A further development of a new method recently proposed for the direct measurement of the conversion ratio (CR) of T4 to T3 in man is presented. [125I]T4 and [131I]T3 are injected simultaneously, and Sephadex chromatography is performed on urine samples to determine [125I]T3 formed in vivo, while plasma samples are used to measure the injected tracers. CR is calculated with the assumption that urinary [125I]T3 closely reflects [125I]T3 appearing in plasma after the injection of precursor [125I]T4. Four normal subjects and six patients with various thyroid disorders were studied using this method. The experimental data were also analyzed by our previous method based on plasma sampling only and by two recently described methods based on urinary measurements. These comparisons were made in an attempt to ascertain whether there is any systematic difference between the conversion values derived from plasma data and those derived from urinary data. Using plasma data alone, the CR was 28.6 +/- 3.4% (mean +/- SEM) in a group of four normal subjects, 37%, in two untreated hypothyroid patients, 40.2% in one hypothyroid subject receiving T4 treatment, 30.9% in one hyperthyroid patient, 24.9% in one patient with selective hyperthyroxinemia due to amiodarone treatment, and 10.7% in one normal subject after iopanoic acid administration. These values were in excellent agreement with those obtained by the modified procedure described here, in which both urinary and plasma measurements are used. Of the methods using urinary data alone, however, one gave similar results, while the other systematically overestimated the CR, possibly due to delayed excretion of labeled T4 metabolites into the urine.
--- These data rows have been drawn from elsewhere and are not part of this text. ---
===== config.mk =====
export PLATFORM = sky130hd
export DESIGN_NAME = evt_timer_chan
export DESIGN_NICKNAME = d
export VERILOG_FILES = /design/src/rtl/evt_timer_pkg.sv /design/src/rtl/evt_timer_regs.sv /design/src/rtl/evt_timer_ctrl.sv /design/src/rtl/evt_timer_chan.sv
export SDC_FILE = /design/constraint.sdc
export NUM_CORES = 1
export LEC_CHECK = 0
export BUFFER_PORTS_ARGS = -buffer_cell sky130_fd_sc_hd__buf_2
export CAP_MARGIN = 20
export CELL_PAD_IN_SITES_DETAIL_PLACEMENT = 0
export CELL_PAD_IN_SITES_GLOBAL_PLACEMENT = 1
export CORE_ASPECT_RATIO = 0.75
export CORE_MARGIN = 4
export CORE_UTILIZATION = 45
export CTS_CLUSTER_SIZE = 28
export DETAILED_ROUTE_END_ITERATION = 12
export PLACE_DENSITY = 0.82
export RECOVER_POWER = 100
export REMOVE_ABC_BUFFERS = 1
export SYNTH_ARGS = -nofsm -noshare
export SYNTH_HDL_FRONTEND = slang
export SYNTH_SLANG_ARGS = --single-unit

===== constraint.sdc =====
create_clock -name clk_i -period 5.1 [get_ports clk_i]
set_input_delay 1.53 -clock clk_i [delete_from_list [all_inputs] [get_ports clk_i]]
set_output_delay 1.53 -clock clk_i [all_outputs]
set_load 0.02 [all_outputs]

===== src/rtl/evt_timer_pkg.sv =====
package evt_timer_pkg;
  typedef enum logic [1:0] {
    WA_CFG_LO = 2'd0,
    WA_CFG_HI = 2'd1,
    WA_CMP_LO = 2'd2,
    WA_CMP_HI = 2'd3
  } word_addr_e;

  localparam int unsigned CB_EN   = 0;
  localparam int unsigned CB_PER  = 1;
  localparam int unsigned CB_SETV = 2;
  localparam int unsigned CB_NAR  = 3;
  localparam int unsigned CB_PCAP = 4;
  localparam int unsigned CB_SCAP = 5;
endpackage


===== src/rtl/evt_timer_regs.sv =====
module evt_timer_regs
  import evt_timer_pkg::*;
#(
  parameter int unsigned CNT_W = 64,
  localparam int unsigned DW = CNT_W / 2,
  parameter logic [DW-1:0] ROUTE_CAP = '0
) (
  input  logic             clk_i,
  input  logic             rst_ni,
  input  logic             glb_en_i,
  input  logic             we_i,
  input  logic [1:0]       addr_i,
  input  logic [DW-1:0]    wdata_i,
  input  logic             adv_i,
  output logic [DW-1:0]    rdata_o,
  output logic             en_o,
  output logic             per_o,
  output logic             nar_o,
  output logic [CNT_W-1:0] cmp_o,
  output logic             prd_zero_o,
  output logic             arm_req_o
);
  logic             en_q, per_q, setv_q, nar_q, arm_req_q;
  logic [CNT_W-1:0] cmp_q, prd_q;
  logic [DW-1:0]    cmp_lo_sum;
  logic             cmp_wr;

  assign cmp_lo_sum = cmp_q[DW-1:0] + prd_q[DW-1:0];
  assign cmp_wr     = ~per_q | setv_q;

  always_ff @(posedge clk_i or negedge rst_ni) begin
    if (!rst_ni) begin
      en_q      <= 1'b0;
      per_q     <= 1'b0;
      setv_q    <= 1'b0;
      nar_q     <= 1'b0;
      arm_req_q <= 1'b0;
      cmp_q     <= '1;
      prd_q     <= '0;
    end else begin
      arm_req_q <= 1'b0;
      if (adv_i) cmp_q <= nar_q ? {{DW{1'b0}}, cmp_lo_sum} : cmp_q + prd_q;
      // register writes take priority over the advance
      if (we_i) begin
        unique case (word_addr_e'(addr_i))
          WA_CFG_LO: begin
            en_q   <= wdata_i[CB_EN];
            per_q  <= wdata_i[CB_PER];
            setv_q <= wdata_i[CB_SETV];
            nar_q  <= wdata_i[CB_NAR];
            if (wdata_i[CB_NAR]) begin
              cmp_q[CNT_W-1:DW] <= '0;
              prd_q[CNT_W-1:DW] <= '0;
            end
            arm_req_q <= glb_en_i & wdata_i[CB_EN] & ~en_q;
          end
          WA_CMP_LO: begin
            if (cmp_wr) cmp_q[DW-1:0] <= wdata_i;
            if (per_q) prd_q[DW-1:0] <= nar_q ? {1'b0, wdata_i[DW-2:0]} : wdata_i;
            setv_q    <= 1'b0;
            arm_req_q <= glb_en_i & en_q;
          end
          WA_CMP_HI: begin
            if (!nar_q) begin
              if (cmp_wr) cmp_q[CNT_W-1:DW] <= wdata_i;
              if (per_q) prd_q[CNT_W-1:DW] <= {1'b0, wdata_i[DW-2:0]};
            end
            setv_q    <= 1'b0;
            arm_req_q <= glb_en_i & en_q;
          end
          default: ;
        endcase
      end
    end
  end

  always_comb begin
    rdata_o = '0;
    unique case (word_addr_e'(addr_i))
      WA_CFG_LO: begin
        rdata_o[CB_EN]   = en_q;
        rdata_o[CB_PER]  = per_q;
        rdata_o[CB_SETV] = setv_q;
        rdata_o[CB_NAR]  = nar_q;
        rdata_o[CB_PCAP] = 1'b1;
        rdata_o[CB_SCAP] = 1'b1;
      end
      WA_CFG_HI: rdata_o = ROUTE_CAP;
      WA_CMP_LO: rdata_o = cmp_q[DW-1:0];
      WA_CMP_HI: rdata_o = cmp_q[CNT_W-1:DW];
      default:   rdata_o = '0;
    endcase
  end

  assign en_o       = en_q;
  assign per_o      = per_q;
  assign nar_o      = nar_q;
  assign cmp_o      = cmp_q;
  assign prd_zero_o = (prd_q == '0);
  assign arm_req_o  = arm_req_q;

  AST_SETV_SELFCLR: assert property (@(posedge clk_i) disable iff (!rst_ni)
    we_i && (addr_i == WA_CMP_LO || addr_i == WA_CMP_HI) |=> !setv_q);
  AST_NAR_TRUNC: assert property (@(posedge clk_i) disable iff (!rst_ni)
    we_i && addr_i == WA_CFG_LO && wdata_i[CB_NAR]
      |=> cmp_q[CNT_W-1:DW] == '0 && prd_q[CNT_W-1:DW] == '0);
  AST_PRD_TOP_CLR: assert property (@(posedge clk_i) disable iff (!rst_ni)
    !prd_q[CNT_W-1]);
  AST_ADV_PERIODIC: assert property (@(posedge clk_i) disable iff (!rst_ni)
    adv_i |-> per_q);
endmodule


===== src/rtl/evt_timer_ctrl.sv =====
module evt_timer_ctrl #(
  parameter int unsigned CNT_W = 64,
  localparam int unsigned DW = CNT_W / 2
) (
  input  logic             clk_i,
  input  logic             rst_ni,
  input  logic [CNT_W-1:0] cnt_i,
  input  logic             tick_i,
  input  logic             glb_en_i,
  input  logic             en_i,
  input  logic             per_i,
  input  logic             nar_i,
  input  logic             prd_zero_i,
  input  logic [CNT_W-1:0] cmp_i,
  input  logic             arm_req_i,
  output logic             adv_o,
  output logic             irq_o
);
  logic             armed_q, wrap_q, glb_q, irq_q;
  logic [DW-1:0]    cnt_lo, cmp_lo, d32, fdist;
  logic [CNT_W-1:0] d64;
  logic             hit, behind, live, reload, arm, wrap_set;
  logic             wrap_hit, hit_ev, fire_rel, fire_one, catch_up, irq_d;

  assign cnt_lo = cnt_i[DW-1:0];
  assign cmp_lo = cmp_i[DW-1:0];
  assign d32    = cmp_lo - cnt_lo;
  assign d64    = cmp_i - cnt_i;
  assign hit    = nar_i ? (cnt_lo == cmp_lo) : (cnt_i == cmp_i);
  assign behind = nar_i ? d32[DW-1] : d64[CNT_W-1];
  assign live   = en_i & glb_en_i;
  assign reload = per_i & ~prd_zero_i;
  assign arm    = live & (arm_req_i | (~glb_q & ~(&cmp_i)));

  // distance to match, at least one tick; wrap if rollover comes first
  assign fdist    = (d32[DW-1] || d32 == '0) ? DW'(1) : d32;
  assign wrap_set = nar_i & ~per_i & ((~cnt_lo) < fdist);

  assign wrap_hit = armed_q & wrap_q & tick_i & (&cnt_lo);
  assign hit_ev   = armed_q & tick_i & hit;
  assign fire_rel = hit_ev & reload;
  assign fire_one = hit_ev & ~reload & ~wrap_q;
  assign catch_up = armed_q & reload & behind;
  assign adv_o    = live & ~arm & (fire_rel | catch_up);
  assign irq_d    = live & ~arm & (wrap_hit | fire_rel | fire_one);

  always_ff @(posedge clk_i or negedge rst_ni) begin
    if (!rst_ni) begin
      armed_q <= 1'b0;
      wrap_q  <= 1'b0;
      glb_q   <= 1'b0;
      irq_q   <= 1'b0;
    end else begin
      glb_q <= glb_en_i;
      irq_q <= irq_d;
      if (!live) begin
        armed_q <= 1'b0;
        wrap_q  <= 1'b0;
      end else if (arm) begin
        armed_q <= 1'b1;
        wrap_q  <= wrap_set;
      end else begin
        if (wrap_hit) wrap_q <= 1'b0;
        if (fire_one) armed_q <= 1'b0;
      end
    end
  end

  assign irq_o = irq_q;

  AST_IRQ_LIVE: assert property (@(posedge clk_i) disable iff (!rst_ni)
    irq_o |-> $past(glb_en_i && en_i));
  AST_WRAP_MODE: assert property (@(posedge clk_i) disable iff (!rst_ni)
    $rose(wrap_q) |-> $past(nar_i && !per_i));
  AST_ONESHOT_DISARM: assert property (@(posedge clk_i) disable iff (!rst_ni)
    irq_o && !$past(per_i) && !$past(wrap_q) |-> !armed_q);
  AST_IRQ_PULSE: assert property (@(posedge clk_i) disable iff (!rst_ni)
    irq_o && !$past(per_i) |=> !irq_o || $past(wrap_q));
endmodule


===== src/rtl/evt_timer_chan.sv =====
module evt_timer_chan #(
  parameter int unsigned CNT_W = 64,
  localparam int unsigned DW = CNT_W / 2,
  parameter logic [DW-1:0] ROUTE_CAP = DW'(32'h0000_0A0C)
) (
  input  logic             clk_i,
  input  logic             rst_ni,
  input  logic [CNT_W-1:0] cnt_i,
  input  logic             cnt_tick_i,
  input  logic             glb_en_i,
  input  logic             reg_we_i,
  input  logic [1:0]       reg_addr_i,
  input  logic [DW-1:0]    reg_wdata_i,
  output logic [DW-1:0]    reg_rdata_o,
  output logic             irq_o
);
  logic             en, per, nar, prd_zero, arm_req, adv;
  logic [CNT_W-1:0] cmp;

  evt_timer_regs #(.CNT_W(CNT_W), .ROUTE_CAP(ROUTE_CAP)) u_regs (
    .clk_i      (clk_i),
    .rst_ni     (rst_ni),
    .glb_en_i   (glb_en_i),
    .we_i       (reg_we_i),
    .addr_i     (reg_addr_i),
    .wdata_i    (reg_wdata_i),
    .adv_i      (adv),
    .rdata_o    (reg_rdata_o),
    .en_o       (en),
    .per_o      (per),
    .nar_o      (nar),
    .cmp_o      (cmp),
    .prd_zero_o (prd_zero),
    .arm_req_o  (arm_req)
  );

  evt_timer_ctrl #(.CNT_W(CNT_W)) u_ctrl (
    .clk_i      (clk_i),
    .rst_ni     (rst_ni),
    .cnt_i      (cnt_i),
    .tick_i     (cnt_tick_i),
    .glb_en_i   (glb_en_i),
    .en_i       (en),
    .per_i      (per),
    .nar_i      (nar),
    .prd_zero_i (prd_zero),
    .cmp_i      (cmp),
    .arm_req_i  (arm_req),
    .adv_o      (adv),
    .irq_o      (irq_o)
  );
endmodule


# Yosys cells after proc, flatten, opt, wreduce, memory -nomap -nowiden
# Index checks and enable logic that the tools add are counted.
# word_totals
elab_cells	103
mem_bits_rw	0
out_inout_bits	33
mem_count	0
rom_bits	0
in_bits	103
ff_bits	137
latchBits	0
# op_classes
order_cmp	1
add_sub_neg	4
bitwise	35
eq_ne	10
n_reduce_logical	13
shifts	0
mux	28
n_div	0
n_mul	0
# op_table
op	count
$mux W32	10
$mux W64	3
$pmux W32 S2	2
$pmux W26 S3	1
$add A64 B64 Y64	1
$eq A64 B64 Y1	1
$logic_not A64 Y1	1
$reduce_and A64 Y1	1
$sub A64 B64 Y64	1
$add A32 B32 Y32	1
$eq A32 B32 Y1	1
$logic_not A32 Y1	1
$lt A32 B32 Y1	1
$not A32 Y32	1
$reduce_and A32 Y1	1
$sub A32 B32 Y32	1
$pmux W6 S4	1
$and A1 B1 Y1	21
$mux W1	9
$not A1 Y1	8
$ne A3 B3 Y1 const B	2
$or A1 B1 Y1	5
$reduce_and A5 Y1	1
$eq A2 B2 Y1 const B	2
10 further kinds	14

# Longest topological paths before layout
# depth
ltp_word	13
depth_mapped	23
ltp_nobuf	23

# Modules after synthesis
# Synthesis repeated with hierarchy kept, for this count alone.
# unflattened
cells_unflattened	1890
area_unflattened_um2	14742.9
# modules_own_cells
mod	area_per_inst_um2	seq_area_each_um2	cells_each	instances
evt_timer_regs	10314.9	3383.2	1248	1
evt_timer_ctrl	4428.0	100.1	642	1

# Least setup slack after synthesis
# No wires, ideal clock.
# synth_path
path_kind	input to register
startpoint	input port cnt_i[8]
endpoint	register u_ctrl.wrap_q
arrival_ns	5.560
path_buffers	2
path_slack_ns	-0.570
setup_time_ns	0.110
path_stages	22
required_time_ns	4.990
cell_sequence	inv_1 ha_1 buf_2 a21o_1 a22o_1 nor3_2 a211oi_1 o31ai_2 xor2_1 clkbuf_1 nand2_1 ha_1 a21o_1 a21o_1 a21o_1 a21o_1 a21o_1 a21o_1 a21oi_1 o31a_1 o2111ai_1 o41ai_1
# synth_via
elab_chain_cells	8
elab_cells_between_ends	12
classes_between	1 x add/sub; 1 x order compare; 1 x eq/ne; 3 x mux; 3 x bitwise; 3 x reduce/logical
# synth_rtl
item	line	rtl
from (decl)	evt_timer_chan.sv:8	input logic [CNT_W-1:0] cnt_i,
$sub A32 B32 Y32	evt_timer_ctrl.sv:27	assign d32 = cmp_lo - cnt_lo;
$logic_not A32 Y1	evt_timer_ctrl.sv:36	assign fdist = (d32[DW-1] || d32 == '0) ? DW'(1) : d32;
$logic_or A1 B1 Y1	evt_timer_ctrl.sv:36	
$mux W32	evt_timer_ctrl.sv:36	
$lt A32 B32 Y1	evt_timer_ctrl.sv:37	assign wrap_set = nar_i & ~per_i & ((~cnt_lo) < fdist);
$and A1 B1 Y1	evt_timer_ctrl.sv:37	
$mux W1	evt_timer_ctrl.sv:59	end else if (arm) begin
$mux W1	evt_timer_ctrl.sv:56	if (!live) begin
to (signal assigned)	evt_timer_ctrl.sv:61	wrap_q <= wrap_set;
to (decl)	evt_timer_ctrl.sv:19	logic armed_q, wrap_q, glb_q, irq_q;
# Parallel ways exist; a longest one is shown, timed or not.
# A chain may end at the register's enable or synchronous reset.

# Final worst setup path
# layout_path
startpoint	input port cnt_i[7]
endpoint	register u_ctrl.wrap_q
# The elaborated chain is that of the path after synthesis.

==> impl_results.md <==
* Status: finished, violations left
* Failing checks: max-capacitance violations, max-slew violations, negative setup slack
* Placed cell area at between 15000 and 20000 sq um
* Vias per cell at about 6.4
* Detail Placement HPWL at between 40000 and 50000 um
* Root buffer cell: clkbuf_16
* Pwr Density at around 470 nW/um^2
* Max FFs per register at 64
* Placer Congestion at about 1
* Fin Clk Skew at between 0.01 and 0.015 ns
* Post-Synth XOR/XNOR Area at between 5 and 6%
* GRT Resource Usage Total at 33.6%
* Main combinational cell family by area after synthesis: compound AO/OA/AOI/OAI gates
* Adder-Cell Fraction of Synth Area at 14.6%
* Reg area at ~3500 sq um
* Initial Utilization at 46.1%
* Syn_area_per_cell at a little over 8 sq um
* Setup CP Type: in -> reg
* Syn-to-layout area delta at 28.1%
* Crit end category: register
* Max stage delay cell, worst path: a21oi_1
* Critical path launch point type: input pin
* CP dominant cell by count: a21o_1
* Final setup fails at 1
* Row count at between 50 and 60
* PortBufs at about 140
* Worst rel slew slack at -75.0%
* Clock Latency Late Sink at 0.45 ns
* Warnings, synthesis at 0
* CTS H-tree lvls at 4
* Final Cell Area at about 18000 sq um
* Synth Area in Simple Gates at between 15 and 20%
* Overall Power at roughly 8.5 mW
* Detailed Route Iter0 Violations at about 1800
* Hold Path Class: reg -> reg
* Nets at between 2000 and 2500
* P_leak at 8.62 nW
* EDFF count, synth at 0
* DR pass1 iterations at 5
* Final worst setup slack at -0.0288 ns
* Post-place setup slack at -0.895 ns
* Antenna violations before repair at 3
* Die area at 34100 sq um
* Clock Path Buffers at 2
* Clock-pin transition on the worst setup and hold timing paths at approximately 0.07 ns
* Core footprint at 30500 sq um
* Yosys cell types at 79
* Crit-path cells: buf_2 -> inv_2 -> ha_4 -> buf_4 -> o21ai_0 -> a21oi_1 -> o21ai_1 -> o41ai_1 -> buf_4 -> xor2_2 -> nand2_1 -> ha_1 -> a21o_1 -> a21o_1 -> a21o_1 -> a21o_1 -> a21o_1 -> a21o_1 -> a21oi_2 -> o31a_1 -> o2111ai_2 -> o221a_2 -> o41ai_2
* Post-synth ARST share at 100%
* Largest net degree at the start of global routing at 97
* # fillers at between 2000 and 3000
* Post-synthesis mux area share at 4.15%
* DR vias at 15700
* VDD IR max at 0.255 mV
* Final Max Slew Viols at around 130
* Max Freq at a little under 200 MHz
* Gate Count Post-Synth at 1730
* Via count of the first global-routing pass at 14500
* Number of synthesized register bits at about 140
* Final Hold Fails at 0
* Post-DRT Antenna Nets at 0
* Worst-margin pin slew at between 2 and 3 ns
* First-pass GRT wire length at about 88000 um
* Final min period at about 5.1 ns
* Critical path arrival at ~5.5 ns
* Fin crit share at 101%
* Most used DFF post-synth: dfrtp_1
* Routed WL per cell at around 24 um
* Area of the multi-input gates at around 11000 sq um
* Sequential fraction of the synthesis area at 24.8%
* Critical Path RT at approximately 5.5 ns
* Num CTS Buffers at 17
* Wirelength, routed at between 50000 and 60000 um
* Top cells by area, synth: ha_1 14%, dfrtp_1 13%, dfstp_2 12%
* Top-area cell type share of the netlist area at about 14%
* Die X at around 210 um
* Die Height at approximately 160 um
* RSZ-0062 raised after global routing: yes
* Total gr overflow at 0
* Compound-Gate Fraction of Synth Area at roughly 29%
* Max FO, Critical Path at 6
* TritonCTS clock tree: done
* Clock sinks at 136
* I/O Pins at 136
* Residual DRC count at 0
* Synth area leader: ha_1
* Peak per-stage delay on the critical path at approximately 0.37 ns
* Ratio of cells with drive above 1 in the final layout at between 20% and 30%
* Max-cap violations at 2
* Cell Area, Synth at approximately 14000 sq um
-- cell usage in the layout (no fill, tap or decap), types with 16 or more instances in the layout --
master	netlist	final
buf_4	4	227
nand2_1	159	158
a21oi_1	172	155
ha_1	161	136
buf_2	11	126
nor2_1	130	125
o21ai_0	97	89
inv_1	95	82
a21o_1	75	74
dfrtp_1	72	72
dfstp_2	64	64
nand4_1	55	55
xnor2_1	48	45
a22oi_1	35	35
nand3_1	36	34
mux2_2	34	34
a22o_1	33	33
xor2_1	34	31
nor4_1	30	27
nor3_1	23	22
ha_4	0	22
o21a_1	21	21
mux2i_1	20	20
a31oi_1	22	18
clkbuf_16	0	17
and3_1	17	16
-- Yosys cell counts (20+ instances only) --
cell and instances:
xor2_1 34, dfstp_2 64, nor4_1 30, xnor2_1 48, a22o_1 33, mux2i_1 20, a22oi_1 35, nand2_1 159
nor3_1 23, ha_1 161, inv_1 95, o21a_1 21, nand3_1 36, a31oi_1 22, o21ai_0 97, nand4_1 55
a21oi_1 172, dfrtp_1 72, nor2_1 130, mux2_2 34, a21o_1 75, clkbuf_1 62
-- stage by stage --
stage	TNS, ns	utilization (%)	cells	hold WS [ns]
2_1_floorplan	-176.19	-	1648	0.477
3_3_place_gp	-0.669	54.3	2389	0.520
3_5_place_dp	-0.895	54.4	2390	0.516
4_1_cts	0	57.7	2436	0.534
5_1_grt	-0.165	59.0	2459	0.552
6_report	-0.0288	59.0	2459	0.534
-- logic make-up after synthesis --
kind of cell / after synthesis
mux: 54
simple gates: 519
compound gates: 598
fa+ha+maj: 163
xor+xnor: 82
buf+inv: 177
other cells: 1
flops: 136
-- area by class of cell --
| type | count | share of cell area (%) |
|---|---|---|
| diodes | 3 | 0.0417 |
| clock buffers | 21 | 2.45 |
| clock inverters | 10 | 0.459 |
| inverters | 95 | 2.00 |
| multi-input cells | 1417 | 58.4 |
| flip-flops and latches | 136 | 19.4 |
| well taps | 399 | 2.78 |
| repair buffers | 378 | 14.5 |
-- layer usage --
layer / vias up / GRT usage, % / share of wire (%)
met5: - / 0 / 0
met2: 823 / 45.5 / 39
met1: 7615 / 52.0 / 46
li1: 7140 / - / -
met4: 0 / 9.48 / 2.8
met3: 107 / 8.58 / 12
-- path summary, 6_finish.rpt --
check                                  from          endpoint  slack [ns]  cells after the start
max                                cnt_i[7]     u_ctrl.wrap_q       -0.03                     23
min                        u_regs.prd_q[56]  u_regs.prd_q[56]        0.53                      1
max reg2reg                 u_regs.cmp_o[0]     u_ctrl.wrap_q        0.53                     23
min reg2reg                u_regs.prd_q[56]  u_regs.prd_q[56]        0.53                      1
max in group asynchronous            rst_ni  u_regs.prd_q[30]        1.13                      2
min in group asynchronous            rst_ni  u_regs.prd_q[17]        1.86                      1
-- power breakdown --
group          total [mW]  internal, mW  switching (mW)  leakage (nW)
Sequential           1.90          1.43           0.473          1.59
Clock                1.17         0.660           0.506         0.252
Combinational        5.40          2.47            2.93          6.78
-- worst max-delay path: cells and delay by family --
family,cells,cell delay [ns]
buf+inv,4,0.48
compound gates,15,2.75
simple gates,1,0.09
fa+ha+maj,2,0.45
xor+xnor,1,0.16
-- what timing repair did --
item	4_1_cts	5_1_grt
gates resized for setup	68	58
setup buffers	15	21
setup endpoints to repair	1	1
cloned	0	0
pin swaps	48	38
hold endpoints to repair	0	0
hold buffers	0	0
Note: power is estimated with default switching activity, not from simulation.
We conclude that 1) the analytical procedure to separate the labeled tracers and metabolites in urine or plasma is critical for the accurate estimation of CR; 2) when an adequate separation procedure is available, plasma and urinary methods for measuring CR yield comparable results; and 3) the plasma method should be used when, in addition to CR, other kinetic (distribution and turnover) parameters of T4 and T3 metabolism are to be estimated.